== Recorded information
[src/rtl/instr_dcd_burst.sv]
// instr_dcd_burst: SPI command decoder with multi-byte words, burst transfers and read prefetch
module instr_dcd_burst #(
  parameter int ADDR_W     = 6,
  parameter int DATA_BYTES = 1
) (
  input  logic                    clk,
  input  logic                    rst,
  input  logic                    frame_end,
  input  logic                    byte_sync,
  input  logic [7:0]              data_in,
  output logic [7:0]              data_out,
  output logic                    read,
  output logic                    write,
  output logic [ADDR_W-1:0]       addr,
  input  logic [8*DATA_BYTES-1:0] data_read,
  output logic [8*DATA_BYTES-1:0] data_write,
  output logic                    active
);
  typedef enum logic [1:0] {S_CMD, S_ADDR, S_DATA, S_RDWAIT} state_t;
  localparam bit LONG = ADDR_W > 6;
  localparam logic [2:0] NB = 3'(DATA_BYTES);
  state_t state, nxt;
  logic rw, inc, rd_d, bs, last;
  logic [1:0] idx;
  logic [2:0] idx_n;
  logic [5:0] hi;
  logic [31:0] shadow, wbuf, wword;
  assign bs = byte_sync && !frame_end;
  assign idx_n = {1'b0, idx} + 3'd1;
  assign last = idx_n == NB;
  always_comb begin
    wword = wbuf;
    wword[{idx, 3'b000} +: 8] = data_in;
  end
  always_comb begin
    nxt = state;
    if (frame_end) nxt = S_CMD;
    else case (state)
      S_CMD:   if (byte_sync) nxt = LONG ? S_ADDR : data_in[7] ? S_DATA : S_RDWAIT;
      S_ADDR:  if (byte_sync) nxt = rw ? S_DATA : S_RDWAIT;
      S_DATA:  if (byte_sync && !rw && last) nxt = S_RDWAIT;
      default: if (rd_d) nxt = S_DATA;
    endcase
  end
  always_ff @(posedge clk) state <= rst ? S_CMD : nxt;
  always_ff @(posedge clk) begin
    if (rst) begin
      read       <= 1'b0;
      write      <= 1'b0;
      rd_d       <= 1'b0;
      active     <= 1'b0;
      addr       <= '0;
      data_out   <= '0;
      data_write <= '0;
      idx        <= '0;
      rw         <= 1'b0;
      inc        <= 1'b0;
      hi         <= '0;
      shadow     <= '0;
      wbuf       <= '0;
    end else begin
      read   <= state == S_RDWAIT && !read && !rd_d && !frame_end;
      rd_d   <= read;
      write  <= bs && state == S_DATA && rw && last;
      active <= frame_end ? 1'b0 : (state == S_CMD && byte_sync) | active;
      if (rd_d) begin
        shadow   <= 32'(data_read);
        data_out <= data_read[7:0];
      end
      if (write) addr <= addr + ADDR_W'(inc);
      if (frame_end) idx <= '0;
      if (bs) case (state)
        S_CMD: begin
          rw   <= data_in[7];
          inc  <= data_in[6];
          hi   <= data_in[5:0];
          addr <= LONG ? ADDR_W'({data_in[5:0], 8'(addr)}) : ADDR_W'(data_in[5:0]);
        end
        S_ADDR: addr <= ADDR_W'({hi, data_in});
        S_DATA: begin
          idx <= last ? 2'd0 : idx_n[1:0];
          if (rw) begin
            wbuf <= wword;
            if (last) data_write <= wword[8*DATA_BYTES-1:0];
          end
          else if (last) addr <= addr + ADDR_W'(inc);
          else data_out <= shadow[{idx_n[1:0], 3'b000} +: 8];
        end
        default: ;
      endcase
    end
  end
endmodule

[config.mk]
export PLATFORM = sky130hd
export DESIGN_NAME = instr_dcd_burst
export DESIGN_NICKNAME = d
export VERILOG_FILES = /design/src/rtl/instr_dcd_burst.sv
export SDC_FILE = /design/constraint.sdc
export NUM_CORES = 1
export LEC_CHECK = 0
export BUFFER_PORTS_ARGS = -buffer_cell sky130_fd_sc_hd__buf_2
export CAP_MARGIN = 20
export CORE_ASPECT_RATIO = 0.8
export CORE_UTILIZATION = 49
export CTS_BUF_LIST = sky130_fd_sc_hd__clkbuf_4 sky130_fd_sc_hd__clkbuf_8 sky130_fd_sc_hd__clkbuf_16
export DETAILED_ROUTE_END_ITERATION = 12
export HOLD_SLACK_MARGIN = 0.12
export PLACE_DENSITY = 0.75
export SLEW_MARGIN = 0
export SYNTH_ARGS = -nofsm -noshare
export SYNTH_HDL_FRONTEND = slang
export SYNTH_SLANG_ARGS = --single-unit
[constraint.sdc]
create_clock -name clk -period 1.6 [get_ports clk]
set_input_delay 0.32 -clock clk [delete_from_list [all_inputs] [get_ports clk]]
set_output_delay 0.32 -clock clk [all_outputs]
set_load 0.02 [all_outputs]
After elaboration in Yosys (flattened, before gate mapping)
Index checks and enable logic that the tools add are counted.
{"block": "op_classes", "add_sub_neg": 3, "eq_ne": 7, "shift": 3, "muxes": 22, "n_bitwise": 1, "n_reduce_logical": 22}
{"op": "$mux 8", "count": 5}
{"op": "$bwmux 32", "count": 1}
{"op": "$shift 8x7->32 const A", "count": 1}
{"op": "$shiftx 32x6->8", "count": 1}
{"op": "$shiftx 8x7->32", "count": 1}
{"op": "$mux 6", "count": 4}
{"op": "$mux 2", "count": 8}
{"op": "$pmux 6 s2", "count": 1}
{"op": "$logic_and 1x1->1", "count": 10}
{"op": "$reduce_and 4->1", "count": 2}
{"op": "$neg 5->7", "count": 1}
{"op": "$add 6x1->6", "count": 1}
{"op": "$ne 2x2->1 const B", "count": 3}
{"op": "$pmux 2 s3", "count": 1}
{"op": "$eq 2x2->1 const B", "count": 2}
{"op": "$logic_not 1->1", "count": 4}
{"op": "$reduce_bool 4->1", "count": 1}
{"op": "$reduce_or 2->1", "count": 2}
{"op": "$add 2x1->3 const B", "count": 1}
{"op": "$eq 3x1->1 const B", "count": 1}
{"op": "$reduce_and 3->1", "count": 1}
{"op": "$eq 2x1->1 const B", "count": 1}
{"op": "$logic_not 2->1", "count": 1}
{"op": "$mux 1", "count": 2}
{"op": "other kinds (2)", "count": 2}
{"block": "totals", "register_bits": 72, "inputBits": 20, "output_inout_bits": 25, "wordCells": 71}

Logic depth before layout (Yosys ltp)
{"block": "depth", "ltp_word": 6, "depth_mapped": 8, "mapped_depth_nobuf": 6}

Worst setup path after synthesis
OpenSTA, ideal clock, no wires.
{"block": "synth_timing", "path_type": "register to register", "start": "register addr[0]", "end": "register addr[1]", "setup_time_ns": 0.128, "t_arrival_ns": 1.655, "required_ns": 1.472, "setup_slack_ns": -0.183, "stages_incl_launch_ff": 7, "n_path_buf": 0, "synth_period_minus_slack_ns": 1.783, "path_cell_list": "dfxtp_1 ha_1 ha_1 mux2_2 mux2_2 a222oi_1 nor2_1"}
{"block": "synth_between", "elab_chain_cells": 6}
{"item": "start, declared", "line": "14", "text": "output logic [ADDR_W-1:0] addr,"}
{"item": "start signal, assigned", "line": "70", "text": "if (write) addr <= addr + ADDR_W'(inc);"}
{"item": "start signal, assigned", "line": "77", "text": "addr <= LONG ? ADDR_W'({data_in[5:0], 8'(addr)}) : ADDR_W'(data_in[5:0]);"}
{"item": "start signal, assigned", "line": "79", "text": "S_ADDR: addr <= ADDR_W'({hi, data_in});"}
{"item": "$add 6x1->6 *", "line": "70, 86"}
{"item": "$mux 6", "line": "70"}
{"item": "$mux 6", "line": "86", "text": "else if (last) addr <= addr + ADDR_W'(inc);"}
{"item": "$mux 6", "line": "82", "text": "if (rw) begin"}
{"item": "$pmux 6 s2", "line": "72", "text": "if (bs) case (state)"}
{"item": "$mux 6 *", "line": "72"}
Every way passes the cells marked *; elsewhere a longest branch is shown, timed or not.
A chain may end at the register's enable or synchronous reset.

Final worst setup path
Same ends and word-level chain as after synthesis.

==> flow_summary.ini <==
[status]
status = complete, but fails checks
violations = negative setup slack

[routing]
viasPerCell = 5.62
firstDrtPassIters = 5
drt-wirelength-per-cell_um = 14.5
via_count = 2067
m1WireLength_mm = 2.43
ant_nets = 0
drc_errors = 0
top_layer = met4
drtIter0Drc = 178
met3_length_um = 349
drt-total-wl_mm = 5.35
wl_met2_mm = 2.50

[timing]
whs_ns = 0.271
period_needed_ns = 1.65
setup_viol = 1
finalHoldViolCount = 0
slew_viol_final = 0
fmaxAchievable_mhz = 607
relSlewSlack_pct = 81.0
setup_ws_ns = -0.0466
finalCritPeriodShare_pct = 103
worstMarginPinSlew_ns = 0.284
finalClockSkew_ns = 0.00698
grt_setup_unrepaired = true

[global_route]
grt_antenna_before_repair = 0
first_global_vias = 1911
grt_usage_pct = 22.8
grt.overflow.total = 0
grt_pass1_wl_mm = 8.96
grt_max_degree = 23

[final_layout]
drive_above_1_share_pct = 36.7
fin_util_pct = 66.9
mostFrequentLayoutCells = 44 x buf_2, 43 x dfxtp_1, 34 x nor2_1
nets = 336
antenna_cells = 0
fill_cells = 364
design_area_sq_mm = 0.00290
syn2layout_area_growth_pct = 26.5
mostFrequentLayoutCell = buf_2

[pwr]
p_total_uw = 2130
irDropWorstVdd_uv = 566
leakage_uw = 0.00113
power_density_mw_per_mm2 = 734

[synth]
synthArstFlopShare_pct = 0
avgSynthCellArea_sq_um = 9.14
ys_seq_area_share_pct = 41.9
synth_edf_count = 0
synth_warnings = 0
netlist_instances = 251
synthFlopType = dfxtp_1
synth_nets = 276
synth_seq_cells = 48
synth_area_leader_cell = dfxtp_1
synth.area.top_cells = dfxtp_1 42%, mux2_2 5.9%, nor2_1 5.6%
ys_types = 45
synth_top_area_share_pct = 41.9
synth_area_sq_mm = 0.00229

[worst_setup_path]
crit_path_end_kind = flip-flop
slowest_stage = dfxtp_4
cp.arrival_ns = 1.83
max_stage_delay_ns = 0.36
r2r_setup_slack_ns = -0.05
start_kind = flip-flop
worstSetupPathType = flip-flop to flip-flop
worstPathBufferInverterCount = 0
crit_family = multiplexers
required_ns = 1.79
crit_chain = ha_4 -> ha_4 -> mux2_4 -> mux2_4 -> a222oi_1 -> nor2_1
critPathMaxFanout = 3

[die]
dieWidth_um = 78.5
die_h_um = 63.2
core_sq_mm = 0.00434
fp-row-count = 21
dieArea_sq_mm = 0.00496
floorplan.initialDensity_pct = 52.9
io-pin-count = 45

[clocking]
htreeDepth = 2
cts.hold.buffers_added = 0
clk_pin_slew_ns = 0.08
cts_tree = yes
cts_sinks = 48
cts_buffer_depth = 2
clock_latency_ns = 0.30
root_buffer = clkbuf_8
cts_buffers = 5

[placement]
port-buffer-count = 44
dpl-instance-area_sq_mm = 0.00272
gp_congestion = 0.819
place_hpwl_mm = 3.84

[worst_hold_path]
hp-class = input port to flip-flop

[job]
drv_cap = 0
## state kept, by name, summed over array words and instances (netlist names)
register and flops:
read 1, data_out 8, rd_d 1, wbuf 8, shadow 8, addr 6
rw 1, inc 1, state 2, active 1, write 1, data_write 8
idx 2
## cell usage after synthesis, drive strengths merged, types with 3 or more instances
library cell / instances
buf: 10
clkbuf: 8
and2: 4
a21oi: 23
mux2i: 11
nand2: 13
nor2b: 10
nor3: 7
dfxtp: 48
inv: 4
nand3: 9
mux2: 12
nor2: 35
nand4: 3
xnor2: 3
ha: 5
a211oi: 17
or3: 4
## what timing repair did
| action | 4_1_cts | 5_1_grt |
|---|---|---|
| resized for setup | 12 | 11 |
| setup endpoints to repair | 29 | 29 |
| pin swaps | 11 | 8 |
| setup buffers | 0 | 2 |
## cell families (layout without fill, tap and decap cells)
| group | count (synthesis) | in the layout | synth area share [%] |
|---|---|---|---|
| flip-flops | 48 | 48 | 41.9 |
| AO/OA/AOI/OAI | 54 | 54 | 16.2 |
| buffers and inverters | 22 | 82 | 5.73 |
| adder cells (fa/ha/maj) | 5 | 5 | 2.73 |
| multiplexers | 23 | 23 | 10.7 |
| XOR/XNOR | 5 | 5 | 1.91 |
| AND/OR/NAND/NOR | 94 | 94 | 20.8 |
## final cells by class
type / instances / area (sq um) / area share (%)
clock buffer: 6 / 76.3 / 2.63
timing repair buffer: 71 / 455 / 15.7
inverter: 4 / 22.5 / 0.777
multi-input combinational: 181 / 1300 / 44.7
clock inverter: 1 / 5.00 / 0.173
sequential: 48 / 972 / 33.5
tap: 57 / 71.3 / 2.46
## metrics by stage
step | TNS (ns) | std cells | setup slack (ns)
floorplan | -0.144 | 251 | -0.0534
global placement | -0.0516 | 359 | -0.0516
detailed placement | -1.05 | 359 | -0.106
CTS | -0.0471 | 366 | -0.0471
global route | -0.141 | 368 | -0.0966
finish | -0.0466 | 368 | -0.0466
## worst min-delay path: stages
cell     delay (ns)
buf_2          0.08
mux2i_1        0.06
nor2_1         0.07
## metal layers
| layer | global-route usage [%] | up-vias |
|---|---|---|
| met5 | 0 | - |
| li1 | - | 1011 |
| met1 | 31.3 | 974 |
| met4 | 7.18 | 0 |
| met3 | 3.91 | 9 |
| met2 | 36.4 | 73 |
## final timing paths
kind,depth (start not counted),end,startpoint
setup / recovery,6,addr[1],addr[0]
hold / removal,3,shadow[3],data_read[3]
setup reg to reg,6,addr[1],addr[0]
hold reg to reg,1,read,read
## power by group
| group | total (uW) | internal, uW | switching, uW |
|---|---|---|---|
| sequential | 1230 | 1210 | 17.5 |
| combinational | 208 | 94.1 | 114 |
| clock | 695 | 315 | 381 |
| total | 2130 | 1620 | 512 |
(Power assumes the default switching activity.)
====
* The problem
The answer is every line in the data where the word "assigned" appears.

* Answer to this problem
{"item": "start signal, assigned", "line": "70", "text": "if (write) addr <= addr + ADDR_W'(inc);"}
{"item": "start signal, assigned", "line": "77", "text": "addr <= LONG ? ADDR_W'({data_in[5:0], 8'(addr)}) : ADDR_W'(data_in[5:0]);"}
{"item": "start signal, assigned", "line": "79", "text": "S_ADDR: addr <= ADDR_W'({hi, data_in});"}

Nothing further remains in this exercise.